Посокрушавшись, Гривцов стал строить планы на будущее. Такова уж человеческая природа: достаточно человеку избегнуть смертельной опасности на сегодня, как он, едва переведя дух, немедленно начинает строить планы на будущее.
Не дадут ли ему несколько суток отпуска после всех передряг? Но как он тогда Катю найдет? В армейской разведке? Там с ним и разговаривать не станут – у них своя секретность… написать ее маме? Куда?.. Не может быть, чтоб никаких нитей не нашлось! Ну, выйдут они вслед за Катиной группой несколько дней спустя, там командование части, всегда можно что-то объяснить, попросить… И с этими мыслями он уснул.
V
На шестой день они подошли к болотам и увидели следы недавнего привала: кострище, наломанные ветки.
– Та группа, – сказал проводник. – Ее Евсей Антипов ведет, той же дорогой. Эту дорогу у нас человек, почитай, семь-восемь всего и знают. Сурожские ворота… Потому и не держит немец тут фронт, что держать его негде – топи кругом. Только тропочкой и пройдешь, да и то по воде иногда.
Он выломал себе шест, посмотрел внимательно по сторонам, перекрестился и ступил в ржавую и вонючую воду болота, ведя в поводу первую лошадь. Аккуратно вытянувшись в ровную цепочку, следом за ним вошли в болото остальные, ведя в поводу лошадей с тяжелоранеными на волокушах. Данила с автоматом плюхал метрах в двухстах сзади. Гривцов шел перед ним.

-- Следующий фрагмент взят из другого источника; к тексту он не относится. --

## config.mk

```make
export PLATFORM = sky130hd
export DESIGN_NAME = psm_ram
export DESIGN_NICKNAME = d
export VERILOG_FILES = /design/src/rtl/psm_ram.sv
export SDC_FILE = /design/constraint.sdc
export NUM_CORES = 2
export LEC_CHECK = 0
export BUFFER_PORTS_ARGS = -buffer_cell sky130_fd_sc_hd__clkbuf_2
export CORE_ASPECT_RATIO = 0.75
export CORE_UTILIZATION = 55
export CTS_CLUSTER_SIZE = 10
export DETAILED_ROUTE_END_ITERATION = 6
export PLACE_DENSITY = 0.75
export SLEW_MARGIN = 20
export SYNTH_ARGS = -nofsm -noshare
export SYNTH_HDL_FRONTEND = slang
export SYNTH_SLANG_ARGS = --single-unit
```

## constraint.sdc

```tcl
create_clock -name clk -period 6.81 [get_ports clk]
set_input_delay 1.0215 -clock clk [delete_from_list [all_inputs] [get_ports clk]]
set_output_delay 1.0215 -clock clk [all_outputs]
set_load 0.05 [all_outputs]
```

## src/rtl/psm_ram.sv

```systemverilog
module psm_ram #(
	parameter int WIDTH = 16,
	parameter int DEPTH = 256,
	localparam int AW = (DEPTH > 1) ? $clog2(DEPTH) : 1
) (
	input  logic             clk,
	input  logic             we,
	input  logic [AW-1:0]    waddr,
	input  logic [WIDTH-1:0] wdata,
	input  logic [AW-1:0]    raddr,
	output logic [WIDTH-1:0] rdata
);

	logic [WIDTH-1:0] mem [DEPTH];

	always_ff @(posedge clk) begin
		if (we) begin
			mem[waddr] <= wdata;
		end
		rdata <= mem[raddr];
	end

endmodule

```

==> results.tsv <==
stage	metric	value	unit
worst_setup_path	Worst Path Required	7.63	ns
synth	Post-synth ARST share	0	%
detailed_routing	DRT iter0 DRCs	13500	
cts	CTS resizes	0	
cts	clock-pin slew on the worst setup and hold paths	0.05	ns
worst_setup_path	CP max stage cell	nand4_1	
worst_setup_path	CP Capture Type	flop	
floorplan	core area	287000	um2
synth	Synthesized Nets	7394	
power_and_ir_drop	Max VDD drop	0.286	mV
cts	Num CTS Buffers	454	
job	max cap viols	0	
worst_setup_path	worst r2r dst	rdata[13]$_DFF_P_	
global_route	initial antenna violation count	26	
cts	clk sinks	4112	
global_route	largest net degree at the start of global routing	191	
detailed_routing	# DRC	13	
worst_setup_path	worst reg2reg path depth	6	
detailed_routing	DR vias	81000	
synth	number of synthesized flops with an enable pin	4096	
worst_hold_path	Hold Path Stages	1	
power_and_ir_drop	static leakage	0.0558	uW
detailed_routing	highest metal used	met5	
worst_setup_path	Crit path max-delay family	buffers and inverters	
worst_setup_path	critical path arrival	5.51	ns
detailed_routing	drt pass-1 iters	7	
detailed_routing	ANT nets after route	0	
synth	synth warn	0	
detailed_routing	metal3 WL	58.2	mm
floorplan	initial core utilization	55.4	%
sta	Max Clk Rate	213	MHz
cts	worst skew pair latency	0.94	ns
cts	TritonCTS clock tree	built	
detailed_routing	Detailed Route WL	413	mm
final_layout	fin nets	7824	
worst_setup_path	register-to-register setup slack	3.40	ns
floorplan	Die Y	467	um
sta	RSZ-0062 raised after global routing	no	
worst_hold_path	Hold/Removal Path Class	in2reg	
synth	Synth Register Bits	4112	
synth	Post-synth top flop	edfxtp_1	
detailed_routing	routed len/inst	35.4	um
worst_setup_path	CP peak stage delay	0.78	ns
floorplan	Die W	622	um
worst_setup_path	WP buf/inv	3	
sta	setup TNS	0	ns
sta	Layout Skew	0.0732	ns
synth	Cell variety after synth	52	
worst_setup_path	FF-to-FF Start	mem[129][13]$_DFFE_PP_	
placed_design	HPWL after DPL	238	mm
synth	Post-Syn Area	159000	um2
cts	H-tree depth	5	
final_layout	synth-to-layout area growth	11.4	%
worst_setup_path	crit path cell chain	buf_12 > buf_12 > buf_4 > mux2i_1 > o221ai_1 > o22ai_1 > a21oi_1 > nand4_1 > nor4_1	
worst_hold_path	hold_sp	wdata[7]	
floorplan	die area	291000	um2
sta	# setup viols final	0	
cts	Hold-fix buffers, CTS	0	
sta	final worst-path cycle share	68.8	%
floorplan	I/O pin cnt	50	
synth	Avg Synthesized Cell Area	21.6	um2
cts	clock root cell	clkbuf_16	
synth	register area share after synthesis	77.7	%
sta	worst slew pin tran	1.40	ns
placed_design	port bufs	49	
placed_design	RD Place Congestion	0.970	
floorplan	Row Count	170	
cts	CTS max path bufs	4	
sta	final hold vios	0	
power_and_ir_drop	PD cells	292	nW/um2
sta	Slew Limit Fails	0	
status	failing checks	DRC	
sta	Final min period	4.68	ns
detailed_routing	routed vias/inst	6.93	
final_layout	fillers	18600	
global_route	number of global-route vias before repair	78600	
global_route	GRT overflow	0	
detailed_routing	DR WL met2	184	mm
global_route	overall routing resource usage	28.2	%
final_layout	Layout Utilization	61.7	%
worst_setup_path	critical path peak fanout	73	
status	status	finished with violations	
worst_setup_path	CP most frequent cell	buf_12	
cts	Setup Buffers After CTS	0	
synth	cells after synthesis	7360	
global_route	first-pass GRT wire length	582	mm
worst_hold_path	Hold EP	mem[230][7]$_DFFE_PP_	
sta	Slew HR	6.42	%
worst_setup_path	Crit Path Category	in2reg	
detailed_routing	met1 wire length	153	mm
final_layout	layout cell share with drive strength beyond 1	23.5	%
worst_setup_path	startpoint types	input pin	
## cells in the mapped netlist, types with 26 or more instances
| master | number | area, um2 |
|---|---|---|
| nand2_1 | 38 | 143 |
| nor2_1 | 304 | 1140 |
| o21ai_0 | 37 | 185 |
| nand4_1 | 26 | 163 |
| o22ai_1 | 148 | 926 |
| a22oi_1 | 43 | 323 |
| mux2i_1 | 565 | 5660 |
| nor3_1 | 92 | 460 |
| o221ai_1 | 252 | 2210 |
| clkbuf_1 | 230 | 863 |
| buf_4 | 26 | 195 |
| mux4_2 | 797 | 17900 |
| buf_6 | 77 | 867 |
| a22o_1 | 32 | 280 |
| mux2_2 | 88 | 991 |
| nand3_1 | 35 | 175 |
| a21oi_1 | 175 | 876 |
| buf_1 | 27 | 101 |
| buf_2 | 76 | 380 |
| edfxtp_1 | 4096 | 123000 |
| a221oi_1 | 28 | 245 |
## registers in the layout (all words and copies together), names as in the netlist
| register | cells |
|---|---|
| rdata | 16 |
| mem | 4096 |
## worst register-to-register path, cell delays in order, from the launching register on
cell and delay, ns:
edfxtp_1 0.38, mux4_2 0.45, mux2_2 0.28, a221oi_1 0.98, o31ai_1 0.40, o32ai_1 0.63
nor4_1 0.17
## how the worst max path moves through the flow
| stage | start | end | slack [ns] | cells past startpoint |
|---|---|---|---|---|
| after detailed placement | raddr[0] | rdata[14]$_DFF_P_ | 1.54 | 9 |
| after CTS | raddr[0] | rdata[14]$_DFF_P_ | 2.49 | 9 |
| final | raddr[0] | rdata[11]$_DFF_P_ | 2.13 | 9 |
| after global placement | raddr[0] | rdata[14]$_DFF_P_ | 1.61 | 9 |
| after global routing | raddr[0] | rdata[11]$_DFF_P_ | 2.07 | 9 |
| after floorplan | waddr[3] | mem[235][0]$_DFFE_PP_ | 3.62 | 6 |
## report_power, final
part	switching [uW]	internal (uW)
registers	57.8	27900
logic	1790	843
clock network	9030	12000
total	10900	40700
## layout make-up
class	instances	area, um2	share of cell area (%)
diodes	14	35.0	0.0198
clock buffers	536	11800	6.67
clock inverters	16	204	0.115
inverters	4	27.5	0.0156
multi-input cells	2792	33000	18.6
flip-flops and latches	4112	123000	69.8
well taps	3784	4730	2.68
repair buffers	426	3700	2.09
## kinds of logic after synthesis
kind of cell,count (synthesis),synth area share (%)
AO/OA/AOI/OAI,786,3.54
buffers and inverters,456,1.69
flip-flops,4112,77.7
multiplexers,1450,15.5
AND/OR/NAND/NOR,556,1.57
## per-stage QoR
stage          cells  cell area [um2]  power (uW)  hold slack [ns]  setup WS, ns
4_1_cts        11700           177000       51700            0.502          2.49
3_3_place_gp   11100           165000       31000            0.993          1.61
5_1_grt        11700           177000       52700            0.469          2.07
6_report       11700           177000       51600            0.492          2.13
2_1_floorplan   7360           159000       29900            0.854          3.62
3_5_place_dp   11100           165000       31100             1.01          1.54
## routing by layer
| layer | global-route usage [%] | vias to the layer above |
|---|---|---|
| met4 | 10.9 | 22 |
| met5 | 0 | - |
| met3 | 8.31 | 924 |
| met2 | 41.4 | 6081 |
| met1 | 40.3 | 42100 |
| li1 | - | 31900 |
## placed cells by master, fill, tap and decap left out, types with 18 or more instances in the layout
cell type     n
nor2_1      263
buf_12       30
nand3_1      31
mux2i_1     565
o21ai_0      36
nor3_1       83
nand4_1      26
a211oi_1     18
mux2_2       88
nand2_1      36
edfxtp_1   4096
clkbuf_2     28
a21oi_1     175
a221oi_1     28
mux4_2      797
clkbuf_1     76
o32ai_1      20
a22o_1       32
a22oi_1      43
o22ai_1     148
o221ai_1    252
clkbuf_16   460
nor2_2       30
buf_4       344
No activity file was read; power rests on OpenSTA's default activity.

Через болото шли полдня и заночевали на островке сухой земли, опять со следами недавнего привала.
– Вот и полпути, – сказал проводник. – Неделю идем. Через неделю придем, ежели ничего не стрясется.
Они шли неделю, и за неделю с ними ничего не стряслось. К вечеру пятнадцатого дня, стоя на сухой земле, проводник сказал:
– Ну, вот и прошли, слава те господи. Теперь мы у наших уже. Там за лесочком взгорок будет – с него уже все видно станет. – И вытащил из кармана жестяночку:
– Закурить по разу на всех, ребята. Премия. Теперь можно.
Все разом оживленно загалдели, вертя самокрутки из заботливо сложенных квадратиков старой пожелтевшей газеты, когда проводник сделал жест рукой:
– Цыц! Тихо!..
И в полутьме все расслышали далекий немецкий говор.
– Всем – на месте, – приказал Данила и передернул затвор автомата. – Я пойду на разведку.
Он бесшумно исчез в кустах. Остальные с напряжением вслушивались, переглядывались. И вдруг раздался смех, русская родимая ругань и откуда-то из-за зарослей голос Данилы закричал:
– Эй, ребята! Вали сюда, все в порядке! Давай-давай!
Тревога оказалась напрасной: наши бойцы конвоировали группу пленных немцев. Двое немцев что-то не поделили между собой и принялись препираться, – их и услышал проводник.
– Ну, вот и пришли мы, – сказал проводник, когда бойцы угостились его табачком и посмеялись над их страхами. – Теперь – к месту, ребята.
Через два часа их маленький обоз окликнул часовой:
– Стой! Кто идет?
– Свои идут, – прогудел проводник. – Раненые партизаны вышли с временно оккупированной территории.
– Старший – ко мне. Остальные – на месте. – Часовой был по виду совсем мальчишка и действовал строго по уставу.
С сопровождающим их сержантом они подошли вскоре к штабу полка. Командир, усталый майор, покрутил ручку полевого телефона, вызывая особый отдел дивизии:
– Из тыла вышли ко мне. Да, партизаны. Погоди, тут еще один, говорит – сбитый летчик, из концлагеря бежал. Да. Хорошо. Есть.
И усталый майор внимательно посмотрел на Гривцова:
– Тебя отправлю в особый отдел – на проверку. Там все расскажешь. Вы, – кивнул он проводнику, – устраивайтесь пока, утром будет распоряжение насчет раненых.
Гривцов повернулся к Даниле:
– Ну, спасибо, ребята.
– Пожалуйста, – ухмыльнулся Данила. – Давай, скоро опять летать будешь! Вдруг еще и свидимся после войны…
Оба они прекрасно знали, что свидятся – вряд ли… На войне почти любая разлука – это навсегда… Да жива надежда.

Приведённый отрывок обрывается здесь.